March 23, 2020

Lance Koonce
3 min readNov 12, 2020

--

New cases in Westchester yesterday: 1021. Biggest daily increase thus far. double that of the prior day. Hopefully we are nearing the peak here.

Comments [Names abbreviated to protect the innocent]

SS1. This is not good

CF. Thanks, the sharply rising numbers are probably due to more testing. I am still hoping we will figure out soon if there is a model that can make educated assumptions about the number of actual infections — reported numbers and actual infections may not be correlated which could be one of the explanations for the widely different mortality rates in various countries. Given the scarcity of testing, we may be aware of a fraction of the actual cases right now.

CM CF Absolutely agree. I personally know four different people that have it. Two have pretty strong symptoms similar to a bad flu, one had mild symptoms, one had almost nothing. Odds are many will get it and never know.

CF Yes, that’s my hope. Truth is that right now we have no way to know but I think in 4 weeks we will have a better idea.
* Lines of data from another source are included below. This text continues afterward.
[src/akl_pkg.sv]
// Shared types, constants and tables for the analog keypad code lock.
package akl_pkg;

    localparam int SAMPLE_W   = 12;
    localparam int KEY_W      = 4;
    localparam int CHAR_W     = 7;
    localparam int DCNT_W     = 3;
    localparam int WAIT_W     = 16;
    localparam int DIGIT_W    = 4;
    localparam int CFG_IDX_W  = 3;
    localparam int CFG_DATA_W = 16;
    localparam int N_SECRET   = 4;
    localparam int KEY_BANDS  = 16;

    localparam int DEF_CODE_LENGTH = 4;

    // Configuration register indexes
    localparam logic [CFG_IDX_W-1:0] REG_DEBOUNCE      = 3'd0;
    localparam logic [CFG_IDX_W-1:0] REG_SECRET_FIRST  = 3'd1;
    localparam logic [CFG_IDX_W-1:0] REG_SECRET_SECOND = 3'd2;
    localparam logic [CFG_IDX_W-1:0] REG_SECRET_THIRD  = 3'd3;
    localparam logic [CFG_IDX_W-1:0] REG_SECRET_FOURTH = 3'd4;

    localparam logic [WAIT_W-1:0]  RST_DEBOUNCE = 16'd50;
    localparam logic [DIGIT_W-1:0] RST_SECRET_FIRST  = 4'd1;
    localparam logic [DIGIT_W-1:0] RST_SECRET_SECOND = 4'd5;
    localparam logic [DIGIT_W-1:0] RST_SECRET_THIRD  = 4'd9;
    localparam logic [DIGIT_W-1:0] RST_SECRET_FOURTH = 4'd7;

    localparam logic [CHAR_W-1:0] CHAR_ZERO = 7'h30;
    localparam logic [CHAR_W-1:0] CHAR_NINE = 7'h39;

    // Ladder thresholds, band i lies strictly between entries i and i+1
    localparam logic [SAMPLE_W-1:0] BAND_EDGE [KEY_BANDS+1] = '{
        12'd200,  12'd400,  12'd650,  12'd850,  12'd1100, 12'd1300,
        12'd1500, 12'd1750, 12'd1950, 12'd2200, 12'd2400, 12'd2650,
        12'd2950, 12'd3280, 12'd3600, 12'd3900, 12'd4095
    };

    // Button legend per band
    localparam logic [CHAR_W-1:0] BAND_CHAR [KEY_BANDS] = '{
        7'h31, 7'h34, 7'h37, 7'h41, 7'h32, 7'h35, 7'h38, 7'h30,
        7'h33, 7'h36, 7'h39, 7'h42, 7'h46, 7'h45, 7'h44, 7'h43
    };

    typedef struct packed {
        logic [WAIT_W-1:0]                 debounce;
        logic [N_SECRET-1:0][DIGIT_W-1:0] secret;
    } t_cfg;

    typedef struct packed {
        logic             found;
        logic [KEY_W-1:0] band;
        logic             released;
    } t_band;

    typedef struct packed {
        logic [KEY_W-1:0]  key_index;
        logic [CHAR_W-1:0] key_char;
        logic [DCNT_W-1:0] digits_entered;
        logic              code_complete;
        logic              code_correct;
    } t_result;

endpackage

[src/akl_cfg.sv]
// Configuration registers: debounce length and secret code digits.
module akl_cfg import akl_pkg::*; (
    input  logic                  i_clk,
    input  logic                  i_rst_n,
    input  logic                  i_cfg_we,
    input  logic [CFG_IDX_W-1:0]  i_cfg_index,
    input  logic [CFG_DATA_W-1:0] i_cfg_data,
    output t_cfg                  o_cfg
);

    t_cfg r_cfg;

    always_ff @(posedge i_clk) begin
        if (!i_rst_n) begin
            r_cfg.debounce  <= RST_DEBOUNCE;
            r_cfg.secret[0] <= RST_SECRET_FIRST;
            r_cfg.secret[1] <= RST_SECRET_SECOND;
            r_cfg.secret[2] <= RST_SECRET_THIRD;
            r_cfg.secret[3] <= RST_SECRET_FOURTH;
        end else if (i_cfg_we) begin
            unique case (i_cfg_index)
                REG_DEBOUNCE:      r_cfg.debounce  <= i_cfg_data[WAIT_W-1:0];
                REG_SECRET_FIRST:  r_cfg.secret[0] <= i_cfg_data[DIGIT_W-1:0];
                REG_SECRET_SECOND: r_cfg.secret[1] <= i_cfg_data[DIGIT_W-1:0];
                REG_SECRET_THIRD:  r_cfg.secret[2] <= i_cfg_data[DIGIT_W-1:0];
                REG_SECRET_FOURTH: r_cfg.secret[3] <= i_cfg_data[DIGIT_W-1:0];
                default: ;
            endcase
        end
    end

    assign o_cfg = r_cfg;

endmodule

[src/akl_classify.sv]
// Threshold compare of one ladder sample into a key band.
module akl_classify import akl_pkg::*; (
    input  logic [SAMPLE_W-1:0] i_sample,
    output t_band               o_band
);

    logic [KEY_BANDS-1:0] hit;

    always_comb begin
        for (int i = 0; i < KEY_BANDS; i++) begin
            hit[i] = (i_sample > BAND_EDGE[i]) && (i_sample < BAND_EDGE[i+1]);
        end
    end

    // Bands are disjoint, so at most one hit is set
    always_comb begin
        o_band.found    = |hit;
        o_band.band     = '0;
        for (int i = 0; i < KEY_BANDS; i++) begin
            if (hit[i]) begin
                o_band.band = KEY_W'(i);
            end
        end
        o_band.released = (i_sample <= BAND_EDGE[0]);
    end

endmodule

[src/akl_core.sv]
// Debounce/release state machine, digit collection and code compare.
module akl_core import akl_pkg::*; #(
    parameter int CODE_LENGTH = DEF_CODE_LENGTH
) (
    input  logic    i_clk,
    input  logic    i_rst_n,
    input  logic    i_fire,
    input  t_band   i_band,
    input  t_cfg    i_cfg,
    output logic    o_emit,
    output t_result o_result
);

    localparam int IDX_W = (CODE_LENGTH > 1) ? $clog2(CODE_LENGTH) : 1;

    localparam logic [1:0] PH_IDLE    = 2'd0;
    localparam logic [1:0] PH_CONFIRM = 2'd1;
    localparam logic [1:0] PH_RELEASE = 2'd2;

    logic [1:0]         r_phase, n_phase;
    logic [KEY_W-1:0]   r_held, n_held;
    logic [WAIT_W-1:0]  r_wait, n_wait;
    logic [DCNT_W-1:0]  r_cnt, n_cnt;
    logic [DIGIT_W-1:0] r_digits [CODE_LENGTH];

    logic [CHAR_W-1:0]  key_char;
    logic               is_digit;
    logic [DIGIT_W-1:0] new_digit;
    logic [IDX_W-1:0]   wr_idx;
    logic [DCNT_W:0]    cnt_inc;
    logic               complete;
    logic               all_match;
    logic [WAIT_W-1:0]  wait_dec;

    assign key_char  = BAND_CHAR[r_held];
    assign is_digit  = (key_char >= CHAR_ZERO) && (key_char <= CHAR_NINE);
    assign new_digit = DIGIT_W'(key_char - CHAR_ZERO);
    assign wr_idx    = r_cnt[IDX_W-1:0];
    assign cnt_inc   = {1'b0, r_cnt} + (DCNT_W+1)'(1);
    assign complete  = is_digit && (cnt_inc >= (DCNT_W+1)'(CODE_LENGTH));
    assign wait_dec  = r_wait - WAIT_W'(1);
    assign o_emit    = (r_phase == PH_RELEASE) && i_band.released;

    // The position being written this tick takes the new digit
    always_comb begin
        all_match = 1'b1;
        for (int i = 0; i < CODE_LENGTH; i++) begin
            if (IDX_W'(i) == wr_idx) begin
                if (new_digit != i_cfg.secret[i % N_SECRET]) all_match = 1'b0;
            end else begin
                if (r_digits[i] != i_cfg.secret[i % N_SECRET]) all_match = 1'b0;
            end
        end
    end

    always_comb begin
        n_phase = r_phase;
        n_held  = r_held;
        n_wait  = r_wait;
        n_cnt   = r_cnt;
        unique case (r_phase)
            PH_IDLE: begin
                if (i_band.found) begin
                    n_held  = i_band.band;
                    n_wait  = (i_cfg.debounce == '0) ? WAIT_W'(1) : i_cfg.debounce;
                    n_phase = PH_CONFIRM;
                end
            end
            PH_CONFIRM: begin
                n_wait = wait_dec;
                if (wait_dec == '0) begin
                    n_phase = (i_band.found && i_band.band == r_held) ? PH_RELEASE
                                                                      : PH_IDLE;
                end
            end
            PH_RELEASE: begin
                if (i_band.released) begin
                    n_phase = PH_IDLE;
                    if (is_digit) begin
                        n_cnt = complete ? '0 : cnt_inc[DCNT_W-1:0];
                    end
                end
            end
            default: n_phase = PH_IDLE;
        endcase
    end

    always_ff @(posedge i_clk) begin
        if (!i_rst_n) begin
            r_phase <= PH_IDLE;
            r_held  <= '0;
            r_wait  <= '0;
            r_cnt   <= '0;
        end else if (i_fire) begin
            r_phase <= n_phase;
            r_held  <= n_held;
            r_wait  <= n_wait;
            r_cnt   <= n_cnt;
        end
    end

    always_ff @(posedge i_clk) begin
        if (i_fire && o_emit && is_digit) begin
            r_digits[wr_idx] <= new_digit;
        end
    end

    always_comb begin
        o_result.key_index      = r_held;
        o_result.key_char       = key_char;
        o_result.digits_entered = n_cnt;
        o_result.code_complete  = complete;
        o_result.code_correct   = complete && all_match;
    end

endmodule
I just don’t think that testing will ever get us there, because no matter how much we test, there is only capacity for a tiny fraction of the population.
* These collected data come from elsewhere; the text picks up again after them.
[src/hw/rtl/cna_pkg.sv]
// ----------------------------------------------------------------------------
// cna_pkg: shared types and constants of the chunked node allocator
// widths, status and request codes, configuration register map and layout
// ----------------------------------------------------------------------------
package cna_pkg;

  localparam int THREADS     = 8;
  localparam int THR_W       = $clog2(THREADS);
  localparam int TID_W       = 4;
  localparam int CHUNK_LOG2  = 16;
  localparam int STACK_DEPTH = 16;
  localparam int STK_W       = $clog2(STACK_DEPTH);
  localparam int DEPTH_W     = $clog2(STACK_DEPTH + 1);
  localparam int SADDR_W     = $clog2(THREADS * STACK_DEPTH);
  localparam int ADDR_BITS   = 48;
  localparam int AW2         = ADDR_BITS + 2;   // room for carries past the top
  localparam int SAO_W       = 16;
  localparam int NPC_W       = 14;
  localparam int ALIGN_W     = 17;
  localparam int TOTAL_W     = 17;
  localparam int OCC_W       = 21;
  localparam int STATUS_W    = 3;
  localparam int REQ_W       = 2;

  // stream layout
  localparam int IN_BITS    = TID_W + 2 * ADDR_BITS + ALIGN_W;
  localparam int S_TDATA_W  = ((IN_BITS + 7) / 8) * 8;
  localparam int OUT_BITS   = ADDR_BITS + STATUS_W + OCC_W;
  localparam int M_TDATA_W  = ((OUT_BITS + 7) / 8) * 8;

  // configuration port
  localparam int PADDR_W = 6;
  localparam int PDATA_W = 64;

  localparam logic [ADDR_BITS-1:0] SPACE_LIMIT_RST = {ADDR_BITS{1'b1}};
  localparam logic [ADDR_BITS-1:0] START_OFFSET_RST = ADDR_BITS'(4096);
  localparam logic [SAO_W-1:0]     SAO_RST = '0;
  localparam logic [NPC_W-1:0]     NPC_RST = NPC_W'(8192);
  localparam logic [ADDR_BITS-1:0] NIL_RST = '0;

  typedef enum logic [REQ_W-1:0] {
    REQ_ALLOC_NODE = 2'd0,
    REQ_FREE_NODE  = 2'd1,
    REQ_ALLOC_DATA = 2'd2,
    REQ_RESERVED   = 2'd3
  } req_t;

  typedef enum logic [STATUS_W-1:0] {
    ST_OK          = 3'd0,
    ST_BAD_THREAD  = 3'd1,
    ST_BAD_ALIGN   = 3'd2,
    ST_NO_SPACE    = 3'd3,
    ST_NIL_IGNORED = 3'd4,
    ST_STACK_FULL  = 3'd5
  } status_t;

  typedef enum logic [2:0] {
    REG_SPACE_LIMIT  = 3'd0,
    REG_START_OFFSET = 3'd1,
    REG_SLOT_OFFSET  = 3'd2,
    REG_NODES_CHUNK  = 3'd3,
    REG_NIL_HANDLE   = 3'd4
  } reg_idx_t;

  typedef struct packed {
    logic [ADDR_BITS-1:0] space_limit;
    logic [ADDR_BITS-1:0] start_offset;
    logic [SAO_W-1:0]     slot_array_offset;
    logic [NPC_W-1:0]     slots_per_chunk;
    logic [ADDR_BITS-1:0] nil_handle;
  } cfg_t;

endpackage

[src/hw/rtl/cna_cfg_regs.sv]
// ----------------------------------------------------------------------------
// cna_cfg_regs: configuration registers of the chunked node allocator
// apb-style register file, 64-bit registers at byte address 8*index
// ----------------------------------------------------------------------------
module cna_cfg_regs (
  input  logic                         clk,
  input  logic                         rst,
  input  logic                         psel,
  input  logic                         penable,
  input  logic                         pwrite,
  input  logic [cna_pkg::PADDR_W-1:0]  paddr,
  input  logic [cna_pkg::PDATA_W-1:0]  pwdata,
  output logic [cna_pkg::PDATA_W-1:0]  prdata,
  output logic                         pready,
  output cna_pkg::cfg_t                cfg,
  output logic                         start_load
);
  import cna_pkg::*;

  logic     wr;
  reg_idx_t reg_idx;

  assign pready  = 1'b1;
  assign wr      = psel & penable & pwrite;
  assign reg_idx = reg_idx_t'(paddr[PADDR_W-1:3]);

  always_ff @(posedge clk) begin
    if (rst) begin
      cfg.space_limit       <= SPACE_LIMIT_RST;
      cfg.start_offset      <= START_OFFSET_RST;
      cfg.slot_array_offset <= SAO_RST;
      cfg.slots_per_chunk   <= NPC_RST;
      cfg.nil_handle        <= NIL_RST;
      start_load            <= 1'b0;
    end else begin
      start_load <= 1'b0;
      if (wr) begin
        unique case (reg_idx)
          REG_SPACE_LIMIT: cfg.space_limit <= pwdata[ADDR_BITS-1:0];
          REG_START_OFFSET: begin
            cfg.start_offset <= pwdata[ADDR_BITS-1:0];
            start_load       <= 1'b1;
          end
          REG_SLOT_OFFSET: cfg.slot_array_offset <= pwdata[SAO_W-1:0];
          REG_NODES_CHUNK: cfg.slots_per_chunk   <= pwdata[NPC_W-1:0];
          REG_NIL_HANDLE:  cfg.nil_handle        <= pwdata[ADDR_BITS-1:0];
          default: ;
        endcase
      end
    end
  end

  always_comb begin
    unique case (reg_idx)
      REG_SPACE_LIMIT:  prdata = PDATA_W'(cfg.space_limit);
      REG_START_OFFSET: prdata = PDATA_W'(cfg.start_offset);
      REG_SLOT_OFFSET:  prdata = PDATA_W'(cfg.slot_array_offset);
      REG_NODES_CHUNK:  prdata = PDATA_W'(cfg.slots_per_chunk);
      REG_NIL_HANDLE:   prdata = PDATA_W'(cfg.nil_handle);
      default:          prdata = '0;
    endcase
  end

endmodule

[config.mk]
export PLATFORM = sky130hd
export DESIGN_NAME = cna_cfg_regs
export DESIGN_NICKNAME = d
export VERILOG_FILES = /design/src/hw/rtl/cna_pkg.sv /design/src/hw/rtl/cna_cfg_regs.sv
export SDC_FILE = /design/constraint.sdc
export NUM_CORES = 1
export LEC_CHECK = 0
export ABC_AREA = 0
export BUFFER_PORTS_ARGS = -buffer_cell sky130_fd_sc_hd__buf_2
export CORE_MARGIN = 2
export CORE_UTILIZATION = 30
export CTS_CLUSTER_SIZE = 25
export DETAILED_ROUTE_END_ITERATION = 8
export GPL_ROUTABILITY_DRIVEN = 1
export SYNTH_ARGS = -nofsm -noshare
export SYNTH_HDL_FRONTEND = slang
export SYNTH_SLANG_ARGS = --single-unit
export TNS_END_PERCENT = 50
[constraint.sdc]
create_clock -name clk -period 1.77 [get_ports clk]
set_clock_uncertainty 0.2 [all_clocks]
set_input_delay 0.354 -clock clk [delete_from_list [all_inputs] [get_ports clk]]
set_output_delay 0.354 -clock clk [all_outputs]
set_load 0.1 [all_outputs]
Word-level counts from Yosys, hierarchy flattened
Cells that the tools add are included.
{ "op_classes": {"eq_ne": 4, "muxes": 2, "bitwise_logic": 3, "reduce_logical": 7} }
{ "op_table": {"columns": ["op", "n"], "rows": [
  ["$pmux W48 S5", 1],
  ["$reduce_and A2 Y1", 5],
  ["$eq A3 B2 Y1 const B", 2],
  ["$eq A3 B1 Y1 const B", 1],
  ["$eq A3 B3 Y1 const B", 1],
  ["$logic_not A3 Y1", 1],
  ["$and A1 B1 Y1", 2],
  ["$reduce_or A2 Y1", 1],
  ["$mux W1", 1],
  ["$not A1 Y1", 1]
]} }
{ "totals": {"reg_bits": 175, "in_bits": 75, "out_inout_bits": 240} }

Longest topological paths before layout
{ "depth": {"depth_word": 4, "depth_mapped": 6, "ltp_nobuf": 3} }

Worst setup path after synthesis
No wires, ideal clock.
{ "synth_path": {"kind": "flip-flop to output port", "start": "register cfg[54] (netlist name)", "end": "output port prdata[6] (netlist name)", "t_arrival_ns": 3.245, "setup_slack_ns": -2.029, "path_stages_with_launch": 3, "n_path_buf": 0, "path_cell_list": "dfxtp_1 > mux2i_1 > o21ai_0"} }
{ "synth_between": {"elab_chain_len": 1} }
{ "synth_lines": {"columns": ["element", "line", "source"], "rows": [
  ["from (decl)", "cna_cfg_regs.sv:15", "output cna_pkg::cfg_t cfg,"],
  ["$pmux W48 S5", "cna_cfg_regs.sv:54", "unique case (reg_idx)"],
  ["to (decl)", "cna_cfg_regs.sv:13", "output logic [cna_pkg::PDATA_W-1:0] prdata,"]
]} }
Every way passes these cells.

Final worst setup path
{ "layout_path": {"start": "input port paddr[5] (netlist name)", "end": "output port prdata[20] (netlist name)"} }
{ "layout_between": {"elab_chain_len": 2} }
{ "layout_lines": {"columns": ["element", "line", "source"], "rows": [
  ["from (decl)", "cna_cfg_regs.sv:11", "input logic [cna_pkg::PADDR_W-1:0] paddr,"],
  ["$eq A3 B3 Y1, or another cell as far along", "cna_cfg_regs.sv:54", null],
  ["$pmux W48 S5 (*)", "cna_cfg_regs.sv:54", null]
]} }
Every way passes the cells marked *; elsewhere a longest branch is shown, timed or not.

==> reports/results.ini <==
[status]
status=finished, violations left
violations=negative setup slack

[sta]
tightest_slew_ps=524
slew_headroom_pct=65.1
clock.fmax_mhz=491
holdWs_ps=8.99
slew_violations=0
fin_crit_ps=2030
setup_viol=48
rsz0062_at_grt=true
setup_ws_ps=-265
hold_viol_final=0
fin_crit_sh_pct=115

[critical_path]
critPathArrivalTime_ps=1480
critical_path.startpoint_type=input port
slowest_delay_ps=180
critPathMaxFanout=6
path_common_cell=buf_12
crit_required_ps=1220
path_class=input port to output pin
slowest_stage=buf_12
path_cells=buf_8 > buf_12 > nor2b_4 > buf_12 > buf_12 > buf_12 > a2bb2oi_4 > nor2_4 > buf_12
end_kind=output pin

[finish]
diodes=0
synthToLayoutAreaGrowth_pct=62.2
final_area_um2=13900
fillers=2547
layout-drive-gt1-share_pct=45.3
nets=1281
final_common_cell=mux2i_1
most-common-layout-cells=mux2i_1 (221), buf_4 (199), nand2b_1 (172), nor2_1 (98), dfxtp_1 (86)
fin_cells=1597

[synthesis]
synth.distinct_cells=26
avgSynthCellArea_um2=9.66
synth_top_area_cell=dfxtp_1
synthTopCellsByArea=dfxtp_1 (41%), mux2i_1 (28%), nand2b_1 (13%), nor2_1 (5.7%), a2bb2oi_1 (3.4%)
netlist_area_um2=8550
ys_seq_area_share_pct=41.0
synth.top_cell.area_share_pct=41.0
synth_warnings=0
synth_cells=885
synth-seq-cells=175

[clock_tree]
worstSkewPairLatency_ps=420
clkSlewWorstSetupHoldPaths_ps=80
cts-root-buf=clkbuf_16
tritoncts=done
clockBufferDepth=2
numCtsBuffers=17
clock_sinks=175
htree_levels=4

[placement]
io_buffers=278
gp_congestion=0.750
pre_cts_slack_ps=-344
placed_area_um2=12200
dpl.cell_count=1525
dp_hpwl_mm=19.3

[pwr]
max-vdd-ir-drop_mv=0.374
power.leakage_uw=0.00611
netSwitchingFraction_pct=32.0
p_int_uw=6610
clkPwrFrac_pct=37.9
p_seq_share_pct=40.5
comb_power_share_pct=21.6
switching_power_uw=3110
power_density_nw_per_um2=701

[global_routing]
met3_usage_pct=4.75
top_usage_layer=met2
overflow=0
grt_pass1_vias=7639
use_met2_pct=31.0
met1_usage_pct=21.7
antenna_found_initial=1
grt_pass1_wl_mm=42.7
grt_usage_pct=17.9
grt_max_degree=35

[drt]
vias_per_cell=4.65
wirelength_mm=27.2
postRouteAntennaNets=0
drt_iter0_drc=306
vias=7425
dr.pass1.iters=4
drc=0
drt-wirelength-per-cell_um=17.1

[floorplanning]
start_util_pct=30.6
io_pins=315
coreArea_um2=27900
die-area_um2=29900
fp-row-count=61
fp.dieW_um=173
dieHeight_um=173

[worst_hold_path]
worstHoldPathType=input port to register

[run]
maxCapViolCount=0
KC Thanks is for doing this, Lance.

JH Westchester has 980,000 people in it. I’m guessing 10% infection rate. That would mean 95k more to go.

SS1 If Westchester were its own country, we’d be #1 in the world in terms of infection rate. Almost 3x that of Italy

EM Valid point, but I suspect we are doing significantly more testing that drives up the rate.
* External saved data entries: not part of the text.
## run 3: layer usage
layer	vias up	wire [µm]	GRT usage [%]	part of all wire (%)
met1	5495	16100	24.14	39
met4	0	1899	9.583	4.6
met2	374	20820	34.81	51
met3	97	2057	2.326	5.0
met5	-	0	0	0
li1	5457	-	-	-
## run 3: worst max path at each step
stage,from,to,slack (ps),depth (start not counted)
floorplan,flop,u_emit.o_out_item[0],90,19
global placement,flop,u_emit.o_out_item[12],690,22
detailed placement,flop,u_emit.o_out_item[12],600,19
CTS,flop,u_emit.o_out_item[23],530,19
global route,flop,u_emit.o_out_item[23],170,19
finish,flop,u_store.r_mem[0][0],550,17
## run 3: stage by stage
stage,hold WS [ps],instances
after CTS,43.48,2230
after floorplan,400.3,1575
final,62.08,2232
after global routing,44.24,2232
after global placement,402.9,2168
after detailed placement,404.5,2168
### src/rtl/gba_pkg.sv
// Shared types and constants for the bump allocator.
// Used by gba_ctrl, gba_datapath and guest_bump_allocator; depends on nothing.
package gba_pkg;

  localparam int unsigned AddrW = 64;

  typedef enum logic [2:0] {
    REQ_INIT     = 3'd0,
    REQ_ALLOC    = 3'd1,
    REQ_REALLOC  = 3'd2,
    REQ_FREE     = 3'd3,
    REQ_SIZE     = 3'd4,
    REQ_CONTAINS = 3'd5,
    REQ_RSVD6    = 3'd6,
    REQ_RSVD7    = 3'd7
  } req_e;

  typedef enum logic [2:0] {
    ST_OK         = 3'd0,
    ST_EXHAUSTED  = 3'd1,
    ST_NOT_LIVE   = 3'd2,
    ST_BAD_REGION = 3'd3,
    ST_TABLE_FULL = 3'd4
  } status_e;

  localparam logic [1:0] CFG_HEAP_BASE  = 2'd0;
  localparam logic [1:0] CFG_HEAP_BYTES = 2'd1;
  localparam logic [1:0] CFG_ALIGN_LOG2 = 2'd2;
  localparam logic [1:0] CFG_BLOCK_GAP  = 2'd3;

  // Commands from the controller to the datapath.
  typedef struct packed {
    logic latch;      // capture the request beat
    logic plan;       // register the bump plan
    logic scan_clr;   // reset the table scan
    logic scan_step;  // examine one table entry
    logic rd_entry;   // read the size of the matched entry
    logic commit;     // produce the result and update state
  } cmd_t;

  // Status from the datapath to the controller.
  typedef struct packed {
    logic scan_last;
  } sts_t;

endpackage

### src/rtl/gba_ctrl.sv
// Controller state machine for the bump allocator.
// Depends on gba_pkg; drives gba_datapath through cmd_t.
module gba_ctrl (
  input  logic          clk_i,
  input  logic          rst_ni,
  input  logic          start,
  input  gba_pkg::sts_t sts_i,
  output gba_pkg::cmd_t cmd_o,
  output logic          busy
);

  typedef enum logic [2:0] {
    S_IDLE, S_PLAN, S_SCAN, S_READ, S_WAIT, S_DONE
  } state_e;

  state_e state_q;

  // State register; commands decoded from the state.
  always_ff @(posedge clk_i or negedge rst_ni) begin
    if (!rst_ni) begin
      state_q <= S_IDLE;
    end else begin
      unique case (state_q)
        S_IDLE: if (start) state_q <= S_PLAN;
        S_PLAN: state_q <= S_SCAN;
        S_SCAN: if (sts_i.scan_last) state_q <= S_READ;
        S_READ: state_q <= S_WAIT;
        S_WAIT: state_q <= S_DONE;
        S_DONE: state_q <= S_IDLE;
        default: state_q <= S_IDLE;
      endcase
    end
  end

  // The size read waits until the compare of the last table entry has settled.
  always_comb begin
    cmd_o           = '0;
    cmd_o.latch     = (state_q == S_IDLE) && start;
    cmd_o.plan      = (state_q == S_PLAN);
    cmd_o.scan_clr  = (state_q == S_PLAN);
    cmd_o.scan_step = (state_q == S_SCAN);
    cmd_o.rd_entry  = (state_q == S_WAIT);
    cmd_o.commit    = (state_q == S_DONE);
  end

  assign busy = (state_q != S_IDLE);

endmodule

### config.mk
export PLATFORM = sky130hd
export DESIGN_NAME = gba_ctrl
export DESIGN_NICKNAME = d
export VERILOG_FILES = /design/src/rtl/gba_pkg.sv /design/src/rtl/gba_ctrl.sv
export SDC_FILE = /design/constraint.sdc
export NUM_CORES = 1
export LEC_CHECK = 0
export ABC_AREA = 1
export BUFFER_PORTS_ARGS = -buffer_cell sky130_fd_sc_hd__buf_2
export CORE_AREA = 4 4 41 43
export CTS_CLUSTER_SIZE = 40
export DETAILED_ROUTE_END_ITERATION = 12
export DIE_AREA = 0 0 45 47
export GPL_ROUTABILITY_DRIVEN = 0
export GPL_TIMING_DRIVEN = 0
export SLEW_MARGIN = 20
export SYNTH_ARGS = -nofsm -noshare
export SYNTH_HDL_FRONTEND = slang
export SYNTH_SLANG_ARGS = --single-unit
### constraint.sdc
create_clock -name clk_i -period 1 [get_ports clk_i]
set_input_delay 0.1 -clock clk_i [delete_from_list [all_inputs] [get_ports clk_i]]
set_output_delay 0.1 -clock clk_i [all_outputs]
set_load 0.05 [all_outputs]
SS2 We are doing a tiny, tiny fraction of testing. There are 5–10 people easily who have it and are not able to get tested in NY, for each that does get tested. I did 6 video assessments today for covid, all probably have it, but none need to be hospitalized at this time, so no test recommended. Here’s the Directive since last Friday: “The New York City Department of Health and Mental Hygiene has issued a health advisory discouraging COVID-19 testing in patients with illness that does not require hospitalization. Patients with COVID-like illness not requiring hospitalization should be instructed to stay home since testing does not change clinical management or recommendations about staying home. This includes health care personnel (HCP) who are mildly to moderately ill.”

CF SS2 thanks, this probably means that the more severe cases will be the known cases and the statistical mortality/hospitalization rates in NY will start to look scary soon — because everyone who is not in a hospital isn’t tested.

SS2 CF Yup.

BG Thank you SS2

TC More testing

AL These curves are similar to those from China and Europe (as well as many hospitals). Unfortunately, we don’t know when it will start to plateau.